= PROBLEM =
Collect all lines containing the word "global" from the data.

= INPUT DATA =
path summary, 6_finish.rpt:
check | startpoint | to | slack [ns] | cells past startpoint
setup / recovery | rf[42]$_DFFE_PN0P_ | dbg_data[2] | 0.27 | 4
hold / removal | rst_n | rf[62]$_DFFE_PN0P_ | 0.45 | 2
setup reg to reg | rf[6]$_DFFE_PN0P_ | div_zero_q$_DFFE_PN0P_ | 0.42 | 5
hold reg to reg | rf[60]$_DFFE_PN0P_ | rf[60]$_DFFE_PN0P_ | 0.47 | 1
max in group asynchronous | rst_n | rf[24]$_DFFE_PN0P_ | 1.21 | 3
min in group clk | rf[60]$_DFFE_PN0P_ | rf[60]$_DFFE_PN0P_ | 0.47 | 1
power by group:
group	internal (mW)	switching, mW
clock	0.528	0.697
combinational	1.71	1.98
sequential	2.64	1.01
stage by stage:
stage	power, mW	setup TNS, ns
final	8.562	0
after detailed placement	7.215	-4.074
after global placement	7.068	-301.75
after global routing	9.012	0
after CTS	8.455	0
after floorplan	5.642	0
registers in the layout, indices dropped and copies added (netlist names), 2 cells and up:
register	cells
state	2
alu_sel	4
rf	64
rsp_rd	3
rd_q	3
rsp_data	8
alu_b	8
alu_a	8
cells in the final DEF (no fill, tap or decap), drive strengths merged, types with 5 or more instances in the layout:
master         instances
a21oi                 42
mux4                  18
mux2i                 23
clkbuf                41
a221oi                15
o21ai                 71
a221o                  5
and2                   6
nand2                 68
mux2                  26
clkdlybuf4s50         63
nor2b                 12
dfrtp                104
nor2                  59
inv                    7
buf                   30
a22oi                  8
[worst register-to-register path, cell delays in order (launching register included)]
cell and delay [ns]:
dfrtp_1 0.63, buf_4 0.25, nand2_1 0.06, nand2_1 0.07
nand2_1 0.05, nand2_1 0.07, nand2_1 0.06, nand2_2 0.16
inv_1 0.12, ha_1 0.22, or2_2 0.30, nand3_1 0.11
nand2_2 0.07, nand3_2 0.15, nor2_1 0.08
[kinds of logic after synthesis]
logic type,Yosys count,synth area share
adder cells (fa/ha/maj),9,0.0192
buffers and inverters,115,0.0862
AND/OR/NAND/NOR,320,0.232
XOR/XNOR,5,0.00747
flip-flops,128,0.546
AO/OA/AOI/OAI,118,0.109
==> src/rtl/ahb_interconnect_n.sv <==
`default_nettype none
// ============================================================================
//  Module   : ahb_interconnect_n
//  Purpose  : AHB-Lite single-master interconnect. Decodes HADDR into one-hot
//             slave selects, carries the address-phase selection into the
//             data phase and multiplexes the selected slave's HRDATA /
//             HREADYOUT / HRESP back to the master. Accesses to unmapped
//             regions are answered by a built-in default slave with the
//             two-cycle AHB ERROR response. Includes a saturating count of
//             ERROR responses and an optional hung-slave watchdog.
//  Options  : `define AHB_IC_WATCHDOG_EN to build the watchdog; otherwise
//             timeout_flag is tied low and slaves may stall indefinitely.
//  Ports    : HCLK, HRESET (sync, active-high)
//             HADDR, HTRANS            - master address phase
//             HSEL_S                   - one-hot slave selects (combinational)
//             HRDATA_S/HREADYOUT_S/HRESP_S - per-slave data-phase returns
//             HRDATA/HREADY/HRESP      - data-phase return to the master
//                                        (HREADY is also every slave's HREADYIN)
//             err_count                - saturating ERROR response count
//             timeout_flag             - sticky watchdog expiry flag
//  Revision : 1.0 - initial release
// ============================================================================
module ahb_interconnect_n #(
    parameter int NUM_SLAVES     = 4,
    parameter int DATA_W         = 32,
    parameter int SEL_LSB        = 16,
    parameter int SEL_BITS       = 4,
    parameter int TIMEOUT_CYCLES = 256
) (
    input  logic                         HCLK,
    input  logic                         HRESET,
    input  logic [31:0]                  HADDR,
    input  logic [1:0]                   HTRANS,
    output logic [NUM_SLAVES-1:0]        HSEL_S,
    input  logic [NUM_SLAVES*DATA_W-1:0] HRDATA_S,
    input  logic [NUM_SLAVES-1:0]        HREADYOUT_S,
    input  logic [NUM_SLAVES-1:0]        HRESP_S,
    output logic [DATA_W-1:0]            HRDATA,
    output logic                         HREADY,
    output logic                         HRESP,
    output logic [7:0]                   err_count,
    output logic                         timeout_flag
);

    // Default-slave state encoding
    localparam logic [1:0] S_IDLE = 2'd0;
    localparam logic [1:0] S_ERR1 = 2'd1;
    localparam logic [1:0] S_ERR2 = 2'd2;

    logic [SEL_BITS-1:0] idx;
    logic                unmapped;
    logic [SEL_BITS-1:0] dp_idx;
    logic                dp_valid;
    logic                dp_unmapped;
    logic                slave_active;
    logic [DATA_W-1:0]   sel_rdata;
    logic                sel_ready;
    logic                sel_resp;
    logic [1:0]          state;
    logic [1:0]          state_next;
    logic                wd_hit;

    // Only the index field and HTRANS[1] matter; the rest is deliberately ignored.
    logic unused_inputs;
    assign unused_inputs = ^{HADDR, HTRANS[0]};

    // ------------------------------------------------------------------
    // Address decode (combinational, independent of HTRANS and reset)
    // ------------------------------------------------------------------
    assign idx      = HADDR[SEL_LSB+SEL_BITS-1:SEL_LSB];
    assign unmapped = (int'(idx) >= NUM_SLAVES);

    always_comb begin
        HSEL_S = '0;
        for (int i = 0; i < NUM_SLAVES; i++) begin
            HSEL_S[i] = (int'(idx) == i);
        end
    end

    // ------------------------------------------------------------------
    // Data-phase selection: advances only when the bus is ready, so a
    // slave's wait states hold the selection for their whole duration.
    // ------------------------------------------------------------------
    always_ff @(posedge HCLK) begin
        if (HRESET) begin
            dp_idx      <= '0;
            dp_valid    <= 1'b0;
            dp_unmapped <= 1'b0;
        end else if (HREADY) begin
            dp_idx      <= idx;
            dp_valid    <= HTRANS[1];
            dp_unmapped <= unmapped;
        end
    end

    assign slave_active = dp_valid && !dp_unmapped;

    // Return mux; the loop form keeps the index compare width-safe when
    // NUM_SLAVES is not a power of two.
    always_comb begin
        sel_rdata = '0;
        sel_ready = 1'b1;
        sel_resp  = 1'b0;
        for (int i = 0; i < NUM_SLAVES; i++) begin
            if (int'(dp_idx) == i) begin
                sel_rdata = HRDATA_S[i*DATA_W +: DATA_W];
                sel_ready = HREADYOUT_S[i];
                sel_resp  = HRESP_S[i];
            end
        end
    end

    // ------------------------------------------------------------------
    // Default slave FSM: state register
    // ------------------------------------------------------------------
    always_ff @(posedge HCLK) begin
        if (HRESET) begin
            state <= S_IDLE;
        end else begin
            state <= state_next;
        end
    end

    // Next state. ERR2 drives HREADY=1, so an unmapped NONSEQ/SEQ seen
    // there is accepted and chains straight into the next ERR1.
    always_comb begin
        state_next = state;
        case (state)
            S_IDLE: begin
                if (wd_hit || (HREADY && HTRANS[1] && unmapped)) begin
                    state_next = S_ERR1;
                end
            end
            S_ERR1:  state_next = S_ERR2;
            S_ERR2:  state_next = (HTRANS[1] && unmapped) ? S_ERR1 : S_IDLE;
            default: state_next = S_IDLE;
        endcase
    end

    // Outputs: the default slave overrides the attached slave while it
    // is issuing an ERROR (including a watchdog-forced one).
    always_comb begin
        HRDATA = '0;
        HREADY = 1'b1;
        HRESP  = 1'b0;
        case (state)
            S_IDLE: begin
                if (slave_active) begin
                    HRDATA = sel_rdata;
                    HREADY = sel_ready;
                    HRESP  = sel_resp;
                end
            end
            S_ERR1: begin
                HREADY = 1'b0;
                HRESP  = 1'b1;
            end
            S_ERR2: begin
                HRESP = 1'b1;
            end
            default: ;
        endcase
    end

    // ------------------------------------------------------------------
    // ERROR response counter: one count per completed ERROR beat
    // ------------------------------------------------------------------
    always_ff @(posedge HCLK) begin
        if (HRESET) begin
            err_count <= 8'd0;
        end else if (HREADY && HRESP && (err_count != 8'hFF)) begin
            err_count <= err_count + 8'd1;
        end
    end

    // ------------------------------------------------------------------
    // Optional hung-slave watchdog
    // ------------------------------------------------------------------
`ifdef AHB_IC_WATCHDOG_EN
    logic [15:0] wd_cnt;
    logic        stall;

    assign stall  = (state == S_IDLE) && slave_active && !sel_ready;
    // Fires during the TIMEOUT_CYCLES-th consecutive stall cycle so ERR1
    // follows immediately after it.
    assign wd_hit = stall && (wd_cnt == 16'(TIMEOUT_CYCLES - 1));

    always_ff @(posedge HCLK) begin
        if (HRESET) begin
            wd_cnt       <= 16'd0;
            timeout_flag <= 1'b0;
        end else begin
            if (HREADY) begin
                wd_cnt <= 16'd0;
            end else if (stall) begin
                wd_cnt <= wd_cnt + 16'd1;
            end
            if (wd_hit) begin
                timeout_flag <= 1'b1;
            end
        end
    end
`else
    localparam int unused_timeout = TIMEOUT_CYCLES;
    assign wd_hit       = 1'b0;
    assign timeout_flag = 1'b0;
`endif

endmodule
`default_nettype wire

= YOUR RESPONSE =
after global placement	7.068	-301.75
after global routing	9.012	0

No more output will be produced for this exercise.